Records excerpted from a collection:

=== Begin Enclosure ===

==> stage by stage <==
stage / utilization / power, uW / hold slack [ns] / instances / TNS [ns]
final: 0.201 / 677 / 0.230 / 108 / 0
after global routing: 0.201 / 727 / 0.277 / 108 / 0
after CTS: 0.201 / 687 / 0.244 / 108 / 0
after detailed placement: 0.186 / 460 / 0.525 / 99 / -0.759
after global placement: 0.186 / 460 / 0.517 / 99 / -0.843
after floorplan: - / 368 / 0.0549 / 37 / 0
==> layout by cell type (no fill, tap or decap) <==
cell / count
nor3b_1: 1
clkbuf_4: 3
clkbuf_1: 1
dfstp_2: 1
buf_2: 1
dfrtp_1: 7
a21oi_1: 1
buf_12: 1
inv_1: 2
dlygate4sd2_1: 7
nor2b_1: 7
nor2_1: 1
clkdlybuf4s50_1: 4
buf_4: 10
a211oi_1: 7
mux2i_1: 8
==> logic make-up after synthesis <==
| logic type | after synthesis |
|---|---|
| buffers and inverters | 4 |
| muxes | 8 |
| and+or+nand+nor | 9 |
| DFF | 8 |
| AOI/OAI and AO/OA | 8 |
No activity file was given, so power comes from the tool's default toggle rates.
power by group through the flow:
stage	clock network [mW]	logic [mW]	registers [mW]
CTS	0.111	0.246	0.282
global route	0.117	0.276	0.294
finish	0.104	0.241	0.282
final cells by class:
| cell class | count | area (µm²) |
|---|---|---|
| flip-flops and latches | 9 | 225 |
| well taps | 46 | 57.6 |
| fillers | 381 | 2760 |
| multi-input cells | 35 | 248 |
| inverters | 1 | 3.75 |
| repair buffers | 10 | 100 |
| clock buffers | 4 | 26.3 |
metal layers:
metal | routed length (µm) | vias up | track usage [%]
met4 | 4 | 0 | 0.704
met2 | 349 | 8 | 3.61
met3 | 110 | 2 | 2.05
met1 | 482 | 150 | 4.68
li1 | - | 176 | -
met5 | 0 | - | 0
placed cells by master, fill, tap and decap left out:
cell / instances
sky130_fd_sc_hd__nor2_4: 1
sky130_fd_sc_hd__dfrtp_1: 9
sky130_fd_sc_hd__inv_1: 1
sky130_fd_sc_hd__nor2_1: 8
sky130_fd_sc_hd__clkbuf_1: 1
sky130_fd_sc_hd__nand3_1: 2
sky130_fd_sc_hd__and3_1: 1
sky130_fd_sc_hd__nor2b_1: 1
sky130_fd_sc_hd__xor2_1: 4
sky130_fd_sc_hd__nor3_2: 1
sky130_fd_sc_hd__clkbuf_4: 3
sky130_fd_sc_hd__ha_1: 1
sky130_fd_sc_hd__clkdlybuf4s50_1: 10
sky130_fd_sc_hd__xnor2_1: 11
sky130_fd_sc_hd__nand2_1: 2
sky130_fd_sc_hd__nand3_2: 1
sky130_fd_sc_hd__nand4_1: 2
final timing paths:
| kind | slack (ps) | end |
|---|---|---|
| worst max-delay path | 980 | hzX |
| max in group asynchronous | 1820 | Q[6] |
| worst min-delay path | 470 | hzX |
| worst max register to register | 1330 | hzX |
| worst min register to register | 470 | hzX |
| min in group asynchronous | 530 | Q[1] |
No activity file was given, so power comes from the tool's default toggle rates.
**design/flow/config.mk**
```make
export PLATFORM = sky130hd
export DESIGN_NAME = project
export DESIGN_NICKNAME = project
export VERILOG_FILES = /design/flow/design.v
export SDC_FILE = /design/flow/constraint.sdc
export NUM_CORES = 4
export LEC_CHECK = 1
export CORE_UTILIZATION = 30
```
**design/flow/constraint.sdc**
```tcl
current_design project

set clk_period 3.7
set clk_io_pct 0.2

create_clock -name clk0 -period $clk_period [get_ports {CLOCK_50}]

set non_clock_inputs [all_inputs -no_clocks]
set_input_delay [expr $clk_period * $clk_io_pct] -clock clk0 $non_clock_inputs
set_output_delay [expr $clk_period * $clk_io_pct] -clock clk0 [all_outputs]
```
**design/flow/design.v**
```verilog
module project(SW,KEY,CLOCK_50,LEDR,LEDG);
	input [4:0] SW;  
	input [1:0] KEY;  
	input CLOCK_50;  
	output [0:0] LEDR;  
	output [2:0] LEDG;	 
	reg [25:0] count;	 
	reg [4:0] length;	 
	reg [4:0] counter;	 
	reg [3:0] M;	 
	reg [3:0] Q;	 
	reg z;			 
	reg[2:0] y_Q, Y_D;	 
	parameter Aa = 5'b00000, Ba = 5'b00001, Ca = 5'b00010, Da = 5'b00011, Ea = 5'b00100,
				Fa = 5'b00101, Ga = 5'b00110, Ha = 5'b00111, Ia = 5'b01000, Ja = 5'b01001,
				Ka = 5'b01010, La = 5'b01011, Ma = 5'b01100, Na = 5'b01101, Oa = 5'b01110,
				Pa = 5'b01111, Qa = 5'b10000, Ra = 5'b10001, Sa = 5'b10010, Ta = 5'b10011,
				Ua = 5'b10100, Va = 5'b10101, Wa = 5'b10110, Xa = 5'b10111, Ya = 5'b11000,
				Za = 5'b11001;
	parameter A = 5'b00000, B = 5'b00001, C = 5'b00010, D = 5'b00011, E = 5'b00100;  
	assign LEDR = z;
	always @(SW)  
	begin: letter_selection
		case(SW[4:0])
			Aa: begin
					length = 5'b00010;
					M = 4'b0100;
				end
			Ba: begin
					length = 5'b00100;
					M = 4'b1000;
				end
			Ca: begin
					length = 5'b00100;
					M = 4'b1010;
				end
			Da: begin
					length = 5'b00011;
					M = 4'b1000;
				end
			Ea: begin
					length = 5'b00001;
					M = 4'b0000;
				end
			Fa: begin
					length = 5'b00100;
					M = 4'b0010;
				end
			Ga: begin
					length = 5'b00011;
					M = 4'b1100;
				end
			Ha: begin
					length = 5'b00100;
					M = 4'b0000;
				end
			Ia: begin
					length = 5'b00010;
					M = 4'b0000;
				end
			Ja: begin
					length = 5'b00100;
					M = 4'b0111;
				end
			Ka: begin
					length = 5'b00011;
					M = 4'b1010;
				end
			La: begin
					length = 5'b00100;
					M = 4'b0100;
				end
			Ma: begin
					length = 5'b00010;
					M = 4'b1100;
				end
			Na: begin
					length = 5'b00010;
					M = 4'b1000;
				end
			Oa: begin
					length = 5'b00011;
					M = 4'b1110;
				end
			Pa: begin
					length = 5'b00100;
					M = 4'b0110;
				end
			Qa: begin
					length = 5'b00100;
					M = 4'b1101;
				end
			Ra: begin
					length = 5'b00011;
					M = 4'b0100;
				end
			Sa: begin
					length = 5'b00011;
					M = 4'b0000;
				end
			Ta: begin
					length = 5'b00001;
					M = 4'b1000;
				end
			Ua: begin
					length = 5'b00011;
					M = 4'b0010;
				end
			Va: begin
					length = 5'b00100;
					M = 4'b0001;
				end
			Wa: begin
					length = 5'b00011;
					M = 4'b0110;
				end
			Xa: begin
					length = 5'b00100;
					M = 4'b1001;
				end
			Ya: begin
					length = 5'b00100;
					M = 4'b1011;
				end
			Za: begin
					length = 5'b00100;
					M = 4'b1100;
				end
		endcase
	end	 
	always @(Q[3], KEY[1:0], counter, y_Q) 
	begin: state_table
		case (y_Q)
			A: if (!KEY[1]) Y_D = B;  
				else Y_D = A;  
			B: if (!Q[3]) Y_D = E;  
				else Y_D = C;  
			C: if (!KEY[0]) Y_D = A;  
				else Y_D = D;			 
			D: if (!KEY[0]) Y_D = A;  
				else Y_D = E;			 
			E: if (counter == 0) Y_D = A;  
				else Y_D = B;					 
		default: Y_D = 5'bxxxxx;  
		endcase
	end	 
	always @(posedge CLOCK_50)
	begin
		if (count < 50000000/2)  
			count <= count + 1;
		else
		begin
			count <= 0;
			y_Q <= Y_D;  
			if (Y_D == A) begin  
				counter <= length;
				Q <= M;
			end
			if (Y_D == E) begin     
				counter <= counter - 1;  
				Q[3] <= Q[2];
				Q[2] <= Q[1]; 
				Q[1] <= Q[0];
				Q[0] <= 1'b0;
			end
		end
	end
	always @(y_Q)
	begin: zassign
		case (y_Q)
			B: z = 1;  
			C: z = 1;  
			D: z = 1;  
			default: z = 0;  
		endcase
	end
endmodule 
```
**design/flow/run.sh**
```bash
#!/bin/bash
# OpenROAD 26Q1-2900-gdf79404cd8, Yosys 0.63+post, stock flow scripts
make -C /OpenROAD-flow-scripts/flow DESIGN_CONFIG=/design/flow/config.mk WORK_HOME=/design/flow/orfs finish
```
==> job_summary.md <==
## Implementation flow summary

| Metric | Value |
|---|---|
| Status | finished clean |
| Post-CTS Resized | 0 |
| Commonest cells in the netlist | 44 x nor2_1, 31 x dfxtp_1, 20 x nand2_1, 17 x xor2_1, 11 x xnor2_1 |
| Maximum Capacitance Violations | 0 |
| Setup total negative slack | 0 ns |
| Max H-tree Level | 2 |
| CP max FO | 12 |
| Area leader, netlist | dfxtp_1 |
| Routed wire length | approximately 3.8 mm |
| Peak Freq | between 400 and 500 MHz |
| Crit start category | primary input |
| Vias in the first global route | about 1500 |
| Worst rel slew slack | 49.73% |
| Antenna Cells | 0 |
| Post-synth area from yosys stat | ~0.0023 mm^2 |
| Initial antenna violation count | 0 |
| Post-route ant nets | 0 |
| GPL Wtd Cong | about 0.77 |
| # port buffers | 8 |
| Core area | between 0.007 and 0.008 mm^2 |
| Share of layout cells above drive strength 1 | 8.779% |
| DR pass1 iterations | 4 |
| Die height | between 80 and 90 um |
| P&R area growth vs syn | 12.88% |
| Register pins left without a clock | 7 |
| Worst VDD drop | roughly 190 uV |
| # hold bufs at CTS | 0 |
| Chip area | between 0.007 and 0.008 mm^2 |
| Most frequent cell after synthesis | nor2_1 |
| Tot Pwr | just over 1 mW |
| CP Capture Type | register |
| I/O Pins | 12 |
| Cells after DPL | around 350 |
| Top cells, area | dfxtp_1 27%, edfxtp_1 12%, nor2_1 7.2%, xor2_1 6.5%, dlxtn_1 4.6% |
| Via density | ~4.6 |
| Final min period | around 2.4 ns |
| Gr usage total | 10.44% |
| Number of DRC markers in iteration 0 | 33 |
| Crit path DRT | between 3 and 4 ns |
| Register bit total from synthesis | roughly 47 |
| Most used flip-flop cell | dfxtp_1 |
| Synth Instances | between 200 and 300 |
| HP Class | reg -> reg |
| OpenROAD warnings | 25 |
| Pleak | 0.9669 nW |
| Final instance area | between 0.002 and 0.003 mm^2 |
| Power Density | roughly 400 mW/mm^2 |
| Period utilisation layout | between 60 and 70% |
| Clock Latency Late Sink | around 0.29 ns |
| Total CTS buffers | 5 |
| Post-CTS Setup Inserts | 0 |
| Worst-path clk slew | 0.08 ns |
| Setup Skew | 0.006744 ns |
| Num rows | 31 |
| Core Density at Floorplan | between 30% and 40% |
| CTS tree | built |
| Setup violators final | 0 |
| Final Max Tran Viols | 0 |
| Final non-filler cell total | around 360 |
| Pin count of the biggest net entering global routing | 31 |
| Mean Syn Cell Area | ~8.9 um^2 |
| Avg WL per Cell | approximately 10 um |
| Bufs on Longest Clock Path | 2 |
| Final hold slack | a little under 0.5 ns |
| Root buffer cell | clkbuf_8 |
| Worst-margin pin slew | 0.7490 ns |
| Unique masters post-synth | 47 |
| Final HPWL DP | about 2.6 mm |
| Post-synth EDFFs | 9 |
| First-pass GRT wire length | ~6.6 mm |
| Via Count | 1647 |
| Flop-to-flop setup slack | 1.43 ns |
| YS warnings | 4 |
| Residual DRC count | 0 |
| Crit Path Class | in -> reg |
| Synthesized area | between 0.002 and 0.0025 mm^2 |
| Fin. Hold Viols | 0 |
| Area leader share | between 20% and 30% |
| DP Area | 0.002417 mm^2 |
| RSZ-0062 raised after global routing | false |
| Total grt overflow | 0 |
| Endpoints left unconstrained | 7 |
| Die width | just under 90 um |
| Post-synthesis async set-or-reset flop share | 0% |
| Arrival time at the worst endpoint | 2.40 ns |
| Ys cells | around 260 |
-- layout by cell type, fill, tap and decap left out, types with 2 or more instances in the layout --
cell and n:
nand3b_1 2, a21oi_1 10, and2_1 5, edfxtp_1 9
xnor2_1 11, nand4_1 5, o2bb2ai_1 3, nor2_1 44
nand3_1 9, or3_1 2, clkdlybuf4s50_1 8, or2_2 2
nor3_1 9, o21ai_0 8, clkbuf_8 5, nand2_1 20
bufinv_16 3, conb_1 4, ha_1 2, nor4_4 2
dfxtp_1 31, o22ai_1 2, mux2_2 6, and3_1 3
inv_1 10, dlxtn_1 7, xor2_1 17, nor2b_1 2
nand2b_1 4
-- cell type report --
| type | count | area, um^2 |
|---|---|---|
| multi-input combinational | 188 | 1172 |
| fill | 766 | 4716 |
| tap | 99 | 123.9 |
| clock inverter | 3 | 90.09 |
| sequential | 47 | 996.0 |
| clock buffer | 5 | 68.82 |
| timing repair buffer | 9 | 87.58 |
| inverter | 10 | 37.54 |
-- state kept, by name, summed over array words and instances, names as in the netlist --
name     cells
count       26
counter      5
y_Q          5
M            4
Q            4
length       3
-- worst max-delay path, cell delays in order --
cell	delay (ns)
clkdlybuf4s50_1	0.47
nand3b_1	0.12
a21oi_1	0.07
o21ai_1	0.60
mux2_2	0.40
-- logic make-up (layout without fill, tap and decap cells) --
kind of cell             count (synthesis)  in the layout  synth area share [%]
flip-flops                              40             40                 39.04
other                                    1              4                0.1643
AND-OR/OR-AND                           36             36                 10.80
buffers and inverters                   24             27                 5.482
adder cells (fa/ha/maj)                  2              2                 1.096
latches                                  7              7                 4.605
AND/OR/NAND/NOR                        111            111                 24.62
XOR/XNOR                                28             28                 10.75
multiplexers                             7              7                 3.454
-- path summary, 6_finish.rpt --
kind	start	endpoint	cells past startpoint
max	KEY[0]	Q[3]	5
max reg2reg	counter[0]	Q[3]	6
min	y_Q[0]	y_Q[0]	2
min reg2reg	y_Q[0]	y_Q[0]	2
-- layer usage --
layer  share of wire, %  global-route usage, %  wire length (um)
met1                 51                  15.35              1932
met5                  0                      0                 0
met3                3.1                  2.060               117
met2                 45                  16.79              1682
met4               0.90                  1.299                34
-- where the power goes --
| part | switching, mW | internal (mW) | leakage, nW |
|---|---|---|---|
| Combinational | 0.0370 | 0.0275 | 0.501 |
| Sequential | 0.00544 | 0.459 | 0.388 |
| Clock | 0.153 | 0.337 | 0.0784 |
| Total | 0.196 | 0.823 | 0.967 |
-- per-stage QoR --
stage | utilization, % | worst slack (ns)
final | 35.33 | 1.347
after global routing | 35.33 | 1.146
after CTS | 35.33 | 1.342
after detailed placement | 33.15 | 1.027
after global placement | 33.15 | 1.070
after floorplan | - | 1.783
No activity file was given, so power comes from the tool's default toggle rates.
### /design/flow/design.v
module Register(
  input [4:0] rt, rs, WriteReg,
  input [31:0] WriteData,
  input Regwrt, input rst, input clk,
  output [31:0] Data1, Data2
);
  reg [31:0] registers[31:0];
  integer i;
  assign Data1 = registers[rs];
  assign Data2 = registers[rt];
  always @(posedge clk or posedge rst) begin 
    if (rst) begin
      for (i = 0; i < 32; i = i + 1) 
        registers[i] <= 32'b0;
    end else if (Regwrt) begin
      registers[WriteReg] <= WriteData;
    end
  end
endmodule
### /design/flow/run.sh
#!/bin/bash
# OpenROAD 26Q1-2900-gdf79404cd8, Yosys 0.63+post, stock flow scripts
make -C /OpenROAD-flow-scripts/flow DESIGN_CONFIG=/design/flow/config.mk WORK_HOME=/design/flow/orfs finish
### /design/flow/config.mk
export PLATFORM = sky130hd
export DESIGN_NAME = Register
export DESIGN_NICKNAME = Register
export VERILOG_FILES = /design/flow/design.v
export SDC_FILE = /design/flow/constraint.sdc
export NUM_CORES = 4
export LEC_CHECK = 1
export CORE_UTILIZATION = 30
### /design/flow/constraint.sdc
current_design Register

set clk_period 16.9
set clk_io_pct 0.2

create_clock -name clk0 -period $clk_period [get_ports {clk}]

set non_clock_inputs [all_inputs -no_clocks]
set_input_delay [expr $clk_period * $clk_io_pct] -clock clk0 $non_clock_inputs
set_output_delay [expr $clk_period * $clk_io_pct] -clock clk0 [all_outputs]
==> summary.txt <==
fresh numbers from the pnr run: Worst Hold Path Cells=1, pin count of the biggest net entering global routing=114, max FFs per register=1024, chip footprint=173000 um2, CP cell instances=buf_2, buf_4, buf_4, nand3b_1, nor2_4, buf_4, a22oi_1, nand4_1, a2111oi_0, a21oi_1, clkdlybuf4s50_1, # rows=151, dpl cells=6541, Pint=4.87 mW, DR iter-0 viols=5792, delay-heaviest family, CP=buffers and inverters, Setup Fix Bufs, Post-CTS=0, sequential area share after synthesis=49.9%, vias in the first global route=44600, asr flop ratio synth=100%, CTS tree=done, CTS buffer count=109, Post-Synth AOI/OAI Area=15.6%, Worst path depth=11, Finished Layout Cells=6754, Post-Synth XOR/XNOR Area=0%, yosys stat chip area=51400 um2, Pwr Density=117 nW/um2, Die Span Y=416 um, cycle use final=68.9%, Worst Hold Class=flip-flop to flip-flop, DP HPWL=173 mm, leading area contributor after synthesis=dfrtp_1, Largest Register=registers, Worst Path Max Fanout=29, largest registers=registers (1024), NetSw=2.08 mW, final tally of hold violations=0, Worst slew margin=18.8%, Basic Gates by Area=7.31%, Log Warnings=33, critical path required time=13520 ps, static leakage power=25.5 nW, # hold bufs at CTS=0, drt pass-1 iters=8, Tmin final=11650 ps, clock share of power=35.9%, P&R area growth vs syn=16.1%, Registers, synthesis=1024, Root Buffer=clkbuf_16, drt drc=0, Top cells by area=dfrtp_1 50%, mux2_2 23%, a22oi_1 11%, CP max-delay cell=nor2_4, max cap viols=0, yosys stat cell total=4395, Cells after Synth=4395, RSZ-0062 raised after global routing=no, ANT nets after route=0, critical path data arrival time=8270 ps, Main logic family=multiplexers, wire per inst=41.9 um, Syn Area/Cell=11.7 um2, FA/HA/MAJ Cells, Area Fraction=0%, routed wire length=283 mm, Slew Limit Fails=0, DR vias=45200, Clock Path Buffers=3, total gr overflow=0, CORE AREA=170000 um2, Final Power=6.96 mW, post-cts sizing count=0, GP Congestion=1.06, Final Setup Violations=0, first-pass GRT wire length=385 mm, CTS clk-pin slew, worst paths=60 ps, gr usage total=33.4%, CP bufs+invs=5, Area leader share=49.9%, Die W=416 um, IO Count=114, Sink Count=1024, top_reg_cell synth=dfrtp_1, Net Sw Frac=29.9%, combinational power share=15.0%, H-tree depth=3, worst-margin pin slew=1210 ps, startpoint types=primary input, delay of the slowest critical-path stage=1000 ps, number of enable flip-flop cells=0, sequential power share=49.2%, MUX share of area=23.7%, WS Path Type=primary input to primary output, PortBufs=113, Floorplan Utilization=30.3%, Vias per Instance=6.69, Reg2Reg Depth=1, FMAX=0.0858 GHz, Final Skew=0 ps, clk latency of the worst-skew pair=740 ps, Syn Std Cell Area=51400 um2, # fillers=16500, post-synth cell types=63, CP most frequent cell=buf_4, Synth warnings=2, CP endpoint kind=primary output, Max VDD drop=0.0824 mV, layout cell share with drive strength beyond 1=34.6%, initial antenna violation count=16, status=completed
[cell families (layout without fill, tap and decap cells)]
group,after synthesis,after routing
AOI/OAI and AO/OA,1074,1074
and+or+nand+nor,776,776
DFF,1024,1024
other,0,11
muxes,1084,1084
buffers and inverters,437,567
[Yosys cell counts, types with 14 or more instances]
| cell type | number |
|---|---|
| a22o_1 | 43 |
| nor3_1 | 73 |
| mux2i_1 | 47 |
| nand2_1 | 240 |
| nor2b_1 | 19 |
| a22oi_1 | 756 |
| nand4_1 | 90 |
| buf_1 | 66 |
| nor2_1 | 170 |
| nor4_1 | 36 |
| dfrtp_1 | 1024 |
| o21ai_0 | 25 |
| nand2b_1 | 15 |
| o32a_1 | 15 |
| clkbuf_1 | 262 |
| nand3_1 | 54 |
| a221oi_1 | 30 |
| buf_2 | 95 |
| mux2_2 | 1031 |
| a21oi_1 | 84 |
| a32oi_1 | 24 |
| a31oi_1 | 24 |
| a222oi_1 | 14 |
[metrics by stage]
stage	setup WS, ps	TNS (ps)	hold slack, ps	utilization, %	area [um2]
2_1_floorplan	-594	-608190	487	-	51400
3_3_place_gp	5580	0	501	33.0	55900
3_5_place_dp	5600	0	509	33.0	55900
4_1_cts	5580	0	523	35.1	59600
5_1_grt	5400	0	543	35.1	59600
6_report	5250	0	525	35.2	59600
[path summary, 6_finish.rpt]
check	from	slack (ps)	to
worst max-delay path	rt[2]	5250	Data2[7]
worst min-delay path	registers[16][25]$_DFFE_PP0P_	520	registers[16][25]$_DFFE_PP0P_
worst max register to register	registers[2][23]$_DFFE_PP0P_	15980	registers[2][23]$_DFFE_PP0P_
worst min register to register	registers[16][25]$_DFFE_PP0P_	520	registers[16][25]$_DFFE_PP0P_
max in group asynchronous	rst	10110	registers[16][27]$_DFFE_PP0P_
min in group asynchronous	rst	3000	registers[11][0]$_DFFE_PP0P_
[placed cells by master (no fill, tap or decap), types with 8 or more instances in the layout]
| cell type | instances |
|---|---|
| mux2_2 | 1031 |
| dfrtp_1 | 1024 |
| a22oi_1 | 756 |
| buf_4 | 244 |
| nand2_1 | 227 |
| clkbuf_16 | 111 |
| clkdlybuf4s50_1 | 107 |
| nor2_1 | 102 |
| nand4_1 | 90 |
| a21oi_1 | 84 |
| nor2_4 | 73 |
| nor3_1 | 71 |
| nand3_1 | 50 |
| mux2i_1 | 47 |
| a22o_1 | 43 |
| nor4_1 | 36 |
| a221oi_1 | 30 |
| clkbuf_8 | 26 |
| o21ai_0 | 25 |
| a32oi_1 | 24 |
| a31oi_1 | 24 |
| clkbuf_1 | 24 |
| nor2b_1 | 18 |
| clkinv_2 | 16 |
| o32a_1 | 15 |
| nand2b_1 | 14 |
| a222oi_1 | 14 |
| nand2_2 | 13 |
| diode_2 | 11 |
| nand3b_1 | 9 |
| and2_1 | 9 |
| and4_1 | 9 |
| clkinvlp_4 | 9 |
| a2111oi_0 | 8 |
| and3_1 | 8 |
[cell type report]
type	count	area, um2	area share, %
Timing Repair Buffer	358	2970	4.98
Inverter	7	30.0	0.0504
Antenna cell	11	27.5	0.0462
Multi-Input combinational cell	2934	24500	41.2
Clock inverter	41	439	0.736
Clock buffer	161	3230	5.41
Sequential cell	1024	25600	43.0
Tap cell	2218	2780	4.65
[layer usage]
layer	routed length [um]	vias up	share of wire, %	track usage, %
li1	-	16900	-	-
met1	97500	22700	34	40.6
met2	113000	4073	40	44.9
met3	45100	1432	16	18.6
met4	27300	23	9.7	23.3
met5	327	-	0.12	1.28
[power groups by stage]
stage                 combinational, mW  clock [mW]  sequential (mW)
after global routing               1.10        2.60             3.46
after CTS                          1.02        2.50             3.40
final                              1.04        2.49             3.42
Power and IR drop assume default switching activity.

=== End Enclosure ===

WORK TASK
Filter the data, keeping only the lines that contain "metal".

SOLUTION TO THIS PROBLEM
metal layers:
metal | routed length (µm) | vias up | track usage [%]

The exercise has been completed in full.